Nutrition (Approximate Per Ball)
- Calories: 145
- Protein: 6 g
- Carbohydrates: 16 g
- Fat: 7 g
- Fiber: 3 g
FAQ
Can I freeze No Bake Coconut Protein Balls?
Yes, they freeze very well for up to 3 months in an airtight container.
What protein powder works best?
Vanilla or chocolate whey protein both work beautifully in this recipe.
Can I make them vegan?
Yes. Use plant-based protein powder and dairy-free chocolate chips.
Why is my dough too sticky?
Add a little more protein powder or extra almonds to balance the moisture.
Can I skip the coconut coating?
Absolutely. You can leave them plain or coat them in cacao powder or crushed nuts.
Storage
- Refrigerator: Store in an airtight container for up to 1 week.
- Freezer: Freeze for up to 3 months.
- Reheating: No reheating needed. Enjoy straight from the fridge or freezer.

Similar Recipes

No Bake Coconut Protein Balls
Ingredients
- 3 cups Medjool dates pitted
- 1 1/2 cups almonds
- 1/2 cup water
- 2 tbsp cacao powder
- 4 scoops whey protein powder 120 g
- 1/4 cup dark chocolate chips
- 1/2 cup unsweetened coconut flakes
Instructions
- Add the almonds to a food processor and pulse until they form a coarse almond meal texture. Small chunks are perfectly fine.
- Add the pitted dates and water. Process until the mixture becomes sticky and combined, scraping down the sides as needed.
- Add the cacao powder and whey protein powder. Continue processing until the dough is fully combined and thick.
- Add the dark chocolate chips and pulse a few times to distribute evenly throughout the mixture.
- Remove the blade carefully and gather the dough into one pile using a spatula.
- Spread the coconut flakes onto a large plate.
- Using a small cookie scoop or spoon, scoop portions of dough and drop them onto the coconut flakes.
- Roll each ball gently until fully coated with coconut flakes.
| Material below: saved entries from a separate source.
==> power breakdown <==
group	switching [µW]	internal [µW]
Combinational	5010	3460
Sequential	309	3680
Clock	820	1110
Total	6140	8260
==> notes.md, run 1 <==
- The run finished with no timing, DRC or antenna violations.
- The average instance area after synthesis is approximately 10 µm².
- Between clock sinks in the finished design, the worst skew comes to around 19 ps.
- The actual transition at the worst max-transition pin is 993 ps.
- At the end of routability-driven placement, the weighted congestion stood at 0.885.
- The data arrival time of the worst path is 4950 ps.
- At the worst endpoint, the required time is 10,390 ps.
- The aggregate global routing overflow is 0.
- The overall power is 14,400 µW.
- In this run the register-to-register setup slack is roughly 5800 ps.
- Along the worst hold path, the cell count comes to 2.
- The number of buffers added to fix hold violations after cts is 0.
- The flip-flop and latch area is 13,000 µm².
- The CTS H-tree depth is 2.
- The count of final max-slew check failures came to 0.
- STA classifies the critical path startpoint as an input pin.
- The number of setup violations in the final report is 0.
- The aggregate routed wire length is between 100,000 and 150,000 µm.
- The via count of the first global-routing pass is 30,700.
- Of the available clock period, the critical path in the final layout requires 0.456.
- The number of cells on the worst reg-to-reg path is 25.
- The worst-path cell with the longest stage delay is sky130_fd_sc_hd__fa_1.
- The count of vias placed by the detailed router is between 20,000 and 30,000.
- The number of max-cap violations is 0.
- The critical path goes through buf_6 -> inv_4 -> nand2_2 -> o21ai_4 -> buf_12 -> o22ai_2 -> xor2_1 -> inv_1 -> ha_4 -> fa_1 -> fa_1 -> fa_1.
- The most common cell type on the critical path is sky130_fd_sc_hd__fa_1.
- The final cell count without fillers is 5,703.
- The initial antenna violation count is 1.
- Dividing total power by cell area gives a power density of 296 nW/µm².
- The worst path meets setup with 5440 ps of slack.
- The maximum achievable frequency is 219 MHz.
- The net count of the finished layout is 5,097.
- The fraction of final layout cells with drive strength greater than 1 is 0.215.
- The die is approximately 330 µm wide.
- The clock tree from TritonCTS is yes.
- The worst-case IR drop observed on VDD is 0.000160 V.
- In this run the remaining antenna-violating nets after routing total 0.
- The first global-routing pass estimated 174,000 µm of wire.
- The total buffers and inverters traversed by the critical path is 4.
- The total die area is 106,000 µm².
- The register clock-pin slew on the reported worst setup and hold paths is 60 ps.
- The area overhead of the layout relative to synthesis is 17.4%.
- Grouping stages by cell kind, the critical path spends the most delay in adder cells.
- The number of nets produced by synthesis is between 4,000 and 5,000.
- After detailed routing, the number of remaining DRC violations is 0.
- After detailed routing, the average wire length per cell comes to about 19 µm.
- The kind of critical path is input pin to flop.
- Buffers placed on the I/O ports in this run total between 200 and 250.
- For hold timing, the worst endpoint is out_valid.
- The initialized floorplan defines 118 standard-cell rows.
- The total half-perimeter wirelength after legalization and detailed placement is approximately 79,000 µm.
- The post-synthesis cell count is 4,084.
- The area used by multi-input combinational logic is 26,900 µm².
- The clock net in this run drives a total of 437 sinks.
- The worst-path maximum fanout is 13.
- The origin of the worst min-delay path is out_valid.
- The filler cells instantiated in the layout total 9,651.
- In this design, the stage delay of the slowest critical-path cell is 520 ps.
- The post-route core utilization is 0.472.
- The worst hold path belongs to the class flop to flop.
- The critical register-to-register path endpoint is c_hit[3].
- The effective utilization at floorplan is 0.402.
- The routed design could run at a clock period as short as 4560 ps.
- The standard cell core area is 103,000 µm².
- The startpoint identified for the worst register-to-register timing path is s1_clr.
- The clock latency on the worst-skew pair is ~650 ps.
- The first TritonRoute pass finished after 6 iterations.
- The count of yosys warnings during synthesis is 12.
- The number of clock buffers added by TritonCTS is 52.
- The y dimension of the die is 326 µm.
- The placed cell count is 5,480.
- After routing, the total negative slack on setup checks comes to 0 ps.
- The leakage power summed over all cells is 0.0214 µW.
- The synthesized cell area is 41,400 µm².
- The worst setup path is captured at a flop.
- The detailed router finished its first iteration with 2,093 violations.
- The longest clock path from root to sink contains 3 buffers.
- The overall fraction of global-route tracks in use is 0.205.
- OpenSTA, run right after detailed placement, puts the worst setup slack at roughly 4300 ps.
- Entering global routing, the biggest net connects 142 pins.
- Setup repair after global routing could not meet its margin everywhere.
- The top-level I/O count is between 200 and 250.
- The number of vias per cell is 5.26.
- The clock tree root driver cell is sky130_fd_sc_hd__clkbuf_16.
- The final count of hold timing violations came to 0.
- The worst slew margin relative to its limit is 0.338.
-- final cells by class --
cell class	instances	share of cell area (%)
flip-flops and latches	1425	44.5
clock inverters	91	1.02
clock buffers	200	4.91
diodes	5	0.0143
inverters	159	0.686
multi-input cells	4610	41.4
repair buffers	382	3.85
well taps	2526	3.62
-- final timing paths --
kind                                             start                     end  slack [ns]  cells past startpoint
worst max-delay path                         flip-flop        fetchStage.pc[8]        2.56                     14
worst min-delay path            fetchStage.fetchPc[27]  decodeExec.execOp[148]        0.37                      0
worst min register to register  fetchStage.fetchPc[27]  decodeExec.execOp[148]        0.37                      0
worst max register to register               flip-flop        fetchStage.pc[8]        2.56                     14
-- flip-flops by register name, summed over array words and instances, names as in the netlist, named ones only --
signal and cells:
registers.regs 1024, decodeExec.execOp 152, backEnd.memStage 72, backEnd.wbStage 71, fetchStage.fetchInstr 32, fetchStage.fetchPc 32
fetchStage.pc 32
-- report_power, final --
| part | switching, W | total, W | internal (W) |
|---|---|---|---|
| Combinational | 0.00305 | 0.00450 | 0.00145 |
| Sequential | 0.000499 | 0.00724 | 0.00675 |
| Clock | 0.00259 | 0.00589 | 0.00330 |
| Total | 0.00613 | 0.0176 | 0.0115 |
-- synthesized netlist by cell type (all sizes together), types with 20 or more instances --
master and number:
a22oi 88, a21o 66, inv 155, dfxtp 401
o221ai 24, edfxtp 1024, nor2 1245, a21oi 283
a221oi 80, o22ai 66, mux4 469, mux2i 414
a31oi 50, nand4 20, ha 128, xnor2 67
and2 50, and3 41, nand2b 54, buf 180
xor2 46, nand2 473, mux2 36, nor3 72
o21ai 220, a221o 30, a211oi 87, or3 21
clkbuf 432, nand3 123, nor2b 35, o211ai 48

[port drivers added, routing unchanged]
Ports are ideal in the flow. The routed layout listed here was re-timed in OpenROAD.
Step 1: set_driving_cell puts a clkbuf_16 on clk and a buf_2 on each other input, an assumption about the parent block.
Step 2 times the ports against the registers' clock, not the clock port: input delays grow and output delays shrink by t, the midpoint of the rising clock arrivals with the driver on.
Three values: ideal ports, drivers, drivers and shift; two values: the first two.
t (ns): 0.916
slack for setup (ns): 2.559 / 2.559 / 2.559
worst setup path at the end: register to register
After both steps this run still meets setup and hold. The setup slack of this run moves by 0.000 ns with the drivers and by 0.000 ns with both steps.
- Chill the No Bake Coconut Protein Balls for 20–30 minutes before serving for the best texture.
Notes
- Use dairy-free protein powder and vegan chocolate chips for a fully dairy-free version.
- These protein balls pair perfectly with coffee, smoothies, or lunchboxes.
- You can add chia seeds or flaxseed for extra nutrition.
Conclusion
These No Bake Coconut Protein Balls are the ultimate healthy snack for anyone looking for a quick, nutritious, and delicious treat. They’re easy to make, packed with protein, and perfect for meal prep. Once you try them, they’ll quickly become a regular part of your snack rotation.